Its primary job is different:

* cloud secret tools focus on secret distribution
* dotenv loaders and shell tooling focus on injection
* `envctl` focuses on environment coherence

That is why the core value is not “where do secrets live?”.

The core value is:

* what does this project require?
* what does this machine actually have?
* what environment will the app really receive?

---

## A typical workflow

```bash
# add a new shared requirement
envctl add API_KEY sk-example
git add .envctl.yaml
git commit -m "require API_KEY"

# another developer pulls
envctl check
envctl fill
envctl run -- python app.py
```

The contract changes in Git.
Real values stay local.
The runtime environment stays explicit.

---

## When `envctl` is a good fit

* your `.env.local` keeps drifting
* onboarding is fragile
* local and CI behavior diverge too easily
* one machine needs multiple local contexts
* you want a local-first workflow without turning generated files into the source of truth

## When it is probably overkill

* you have one tiny project with a static env file
* onboarding is trivial and unlikely to change
* the team already solves environment consistency elsewhere and does not need another layer

---

## Security

* no secrets in the contract
* local values stay on the machine
* sensitive output is masked
* encryption at rest is optional
* managed Git hooks can run `guard secrets` automatically before commit and push

`envctl` assumes the local machine is trusted. It is designed to keep environment handling explicit and safer, not to replace a full remote secrets platform.

---

## Documentation

* [Docs home](docs/index.md)
* [Getting started](docs/getting-started/index.md)
* [Quickstart](docs/getting-started/quickstart.md)
* [Concepts](docs/concepts/index.md)
* [Commands reference](docs/reference/commands/index.md)
* [Configuration reference](docs/reference/configuration.md)
* [Observability reference](docs/reference/observability.md)
* [Distribution reference](docs/reference/distribution.md)
* [Troubleshooting](docs/troubleshooting/index.md)
* [Compatibility](docs/internals/compatibility.md)

---

## Development

The repository uses `uv` for dependency management and reproducible environments.

```bash
uv sync --dev
make validate
```

This ensures that local development and CI use the same locked dependency graph defined in `uv.lock`.

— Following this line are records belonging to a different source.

[config.mk]
export PLATFORM = sky130hd
export DESIGN_NAME = ascii_to_unsigned_parser_core
export DESIGN_NICKNAME = d
export VERILOG_FILES = /design/src/asc2u_pkg.sv /design/src/ascii_to_unsigned_parser_core.sv /design/src/asc2u_in_stage.sv /design/src/asc2u_parse.sv /design/src/asc2u_out_stage.sv
export SDC_FILE = /design/constraint.sdc
export NUM_CORES = 1
export LEC_CHECK = 0
export BUFFER_PORTS_ARGS = -buffer_cell sky130_fd_sc_hd__buf_4
export CORE_MARGIN = 2
export CORE_UTILIZATION = 60
export CTS_BUF_LIST = sky130_fd_sc_hd__clkbuf_16
export DETAILED_ROUTE_END_ITERATION = 16
export PLACE_DENSITY = 0.78
export SKIP_CTS_REPAIR_TIMING = 1
export SYNTH_ARGS = -nofsm -noshare
export SYNTH_HDL_FRONTEND = slang
export SYNTH_HIERARCHICAL = 1
export SYNTH_SLANG_ARGS = --single-unit
[constraint.sdc]
create_clock -name clk_i -period 10.1 [get_ports clk_i]
set_input_delay 0.505 -clock clk_i [delete_from_list [all_inputs] [get_ports clk_i]]
set_output_delay 0.505 -clock clk_i [all_outputs]
set_load 0.1 [all_outputs]
[src/asc2u_pkg.sv]
// Shared types, character codes and the digit map of the ASCII to unsigned parser.
package asc2u_pkg;

  typedef enum logic [2:0] {
    PH_IDLE,
    PH_LEAD,
    PH_SIGNED,
    PH_ZERO,
    PH_DIGITS
  } phase_e;

  localparam logic [7:0] CH_SPACE = 8'h20;
  localparam logic [7:0] CH_PLUS  = 8'h2B;
  localparam logic [7:0] CH_ZERO  = 8'h30;
  localparam logic [7:0] CH_X_UP  = 8'h58;
  localparam logic [7:0] CH_X_LO  = 8'h78;

  localparam logic [5:0] RADIX_RESET = 6'd10;
  localparam logic [5:0] BASE_AUTO   = 6'd0;
  localparam logic [5:0] BASE_OCT    = 6'd8;
  localparam logic [5:0] BASE_DEC    = 6'd10;
  localparam logic [5:0] BASE_HEX    = 6'd16;
  localparam logic [5:0] BASE_MIN    = 6'd2;
  localparam logic [5:0] MAX_BASE    = 6'd36;

  localparam logic [6:0] NOT_DIGIT = 7'd100;

  // Map 0-9, A-Z, a-z to 0..35; anything else is not a digit.
  function automatic logic [6:0] digit_of(logic [7:0] c);
    logic [6:0] d;
    d = NOT_DIGIT;
    if (c >= 8'h30 && c <= 8'h39) begin
      d = 7'(c - 8'h30);
    end else if (c >= 8'h41 && c <= 8'h5A) begin
      d = 7'(c - 8'h37);
    end else if (c >= 8'h61 && c <= 8'h7A) begin
      d = 7'(c - 8'h57);
    end
    return d;
  endfunction

endpackage

[src/ascii_to_unsigned_parser_core.sv]
// Top level of the streaming ASCII to unsigned integer parser.
//
//  port group   dir  payload (low bit first)              meaning
//  s_axis       in   tdata: ch[7:0]; tuser: first         one character per word
//  m_axis       out  tdata: value, end_offset, zero fill; one result per number
//                    tuser: overflowed, no_digits
//  radix_*      in   radix_wdata_i[5:0]                   base 2..36, 0 = auto
//
// Flow: one character word per clock while the result side takes words; a word
// waits in the input register, and the parse step loads its result into the result register.
// The 32-by-6 multiply-add in the parse step sets the clock path.
// Reset: asynchronous, clears the parse to idle and radix to ten.
// Stalls: a held result word stops the parse step, which backs up the input
// register and then s_axis_tready_o; words without a result also wait then.
module ascii_to_unsigned_parser_core #(
  parameter int unsigned VALUE_BITS = 32,
  parameter int unsigned COUNT_BITS = 16,
  localparam int unsigned TDATA_W   = ((VALUE_BITS + COUNT_BITS + 7) / 8) * 8
) (
  input  logic               clk_i,
  input  logic               rst_ni,
  input  logic               s_axis_tvalid_i,
  output logic               s_axis_tready_o,
  input  logic [7:0]         s_axis_tdata_i,   // [7:0] ch
  input  logic               s_axis_tuser_i,   // [0] first
  output logic               m_axis_tvalid_o,
  input  logic               m_axis_tready_i,
  output logic [TDATA_W-1:0] m_axis_tdata_o,   // value, end_offset, zero fill
  output logic [1:0]         m_axis_tuser_o,   // [0] overflowed, [1] no_digits
  input  logic               radix_we_i,
  input  logic [5:0]         radix_wdata_i
);
  import asc2u_pkg::*;

  logic [5:0]            radix_q;
  logic                  in_valid, in_first, take, out_free;
  logic [7:0]            in_ch;
  logic                  res_valid, res_ovf, res_nodig;
  logic [VALUE_BITS-1:0] res_value;
  logic [COUNT_BITS-1:0] res_offset;

  // Radix register; sampled by the parse on a first-flagged character.
  always_ff @(posedge clk_i or negedge rst_ni) begin
    if (!rst_ni) begin
      radix_q <= RADIX_RESET;
    end else if (radix_we_i) begin
      radix_q <= radix_wdata_i;
    end
  end

  // Advance the held character whenever the result register can take a word.
  assign take = in_valid && out_free;

  asc2u_in_stage u_in (
    .clk_i           (clk_i),
    .rst_ni          (rst_ni),
    .s_axis_tvalid_i (s_axis_tvalid_i),
    .s_axis_tready_o (s_axis_tready_o),
    .s_axis_tdata_i  (s_axis_tdata_i),
    .s_axis_tuser_i  (s_axis_tuser_i),
    .take_i          (take),
    .valid_o         (in_valid),
    .ch_o            (in_ch),
    .first_o         (in_first)
  );

  asc2u_parse #(
    .VALUE_BITS (VALUE_BITS),
    .COUNT_BITS (COUNT_BITS)
  ) u_parse (
    .clk_i        (clk_i),
    .rst_ni       (rst_ni),
    .take_i       (take),
    .ch_i         (in_ch),
    .first_i      (in_first),
    .radix_i      (radix_q),
    .res_valid_o  (res_valid),
    .res_value_o  (res_value),
    .res_offset_o (res_offset),
    .res_ovf_o    (res_ovf),
    .res_nodig_o  (res_nodig)
  );

  asc2u_out_stage #(
    .VALUE_BITS (VALUE_BITS),
    .COUNT_BITS (COUNT_BITS),
    .TDATA_W    (TDATA_W)
  ) u_out (
    .clk_i           (clk_i),
    .rst_ni          (rst_ni),
    .load_i          (res_valid),
    .value_i         (res_value),
    .offset_i        (res_offset),
    .ovf_i           (res_ovf),
    .nodig_i         (res_nodig),
    .free_o          (out_free),
    .m_axis_tvalid_o (m_axis_tvalid_o),
    .m_axis_tready_i (m_axis_tready_i),
    .m_axis_tdata_o  (m_axis_tdata_o),
    .m_axis_tuser_o  (m_axis_tuser_o)
  );

  // A number without digits reports zero value, zero length and no overflow.
  a_nodig_zero : assert property (@(posedge clk_i) disable iff (!rst_ni)
    (m_axis_tvalid_o && m_axis_tuser_o[1]) |-> (m_axis_tdata_o == '0 && !m_axis_tuser_o[0]))
    else $error("no-digit result carries nonzero fields");

  // Overflow saturates the value to all ones.
  a_ovf_sat : assert property (@(posedge clk_i) disable iff (!rst_ni)
    (m_axis_tvalid_o && m_axis_tuser_o[0]) |-> (&m_axis_tdata_o[VALUE_BITS-1:0]))
    else $error("overflowed result not saturated");

  // A result is only produced from a held character while the output has room.
  a_res_src : assert property (@(posedge clk_i) disable iff (!rst_ni)
    res_valid |-> (in_valid && out_free))
    else $error("result produced without a character to process");

  // A loaded result is visible on the next cycle.
  a_res_load : assert property (@(posedge clk_i) disable iff (!rst_ni)
    res_valid |=> m_axis_tvalid_o)
    else $error("result word lost");

endmodule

If you are editing documentation locally:

```bash
uv sync --extra docs
make docs-check
```

The validation flow includes linting, formatting, type checking, security checks, tests with coverage, and architectural constraints.

See [CONTRIBUTING.md](CONTRIBUTING.md) for details.

---

If you have ever said:

> "it works on my machine"

then `envctl` is probably solving a problem you already have.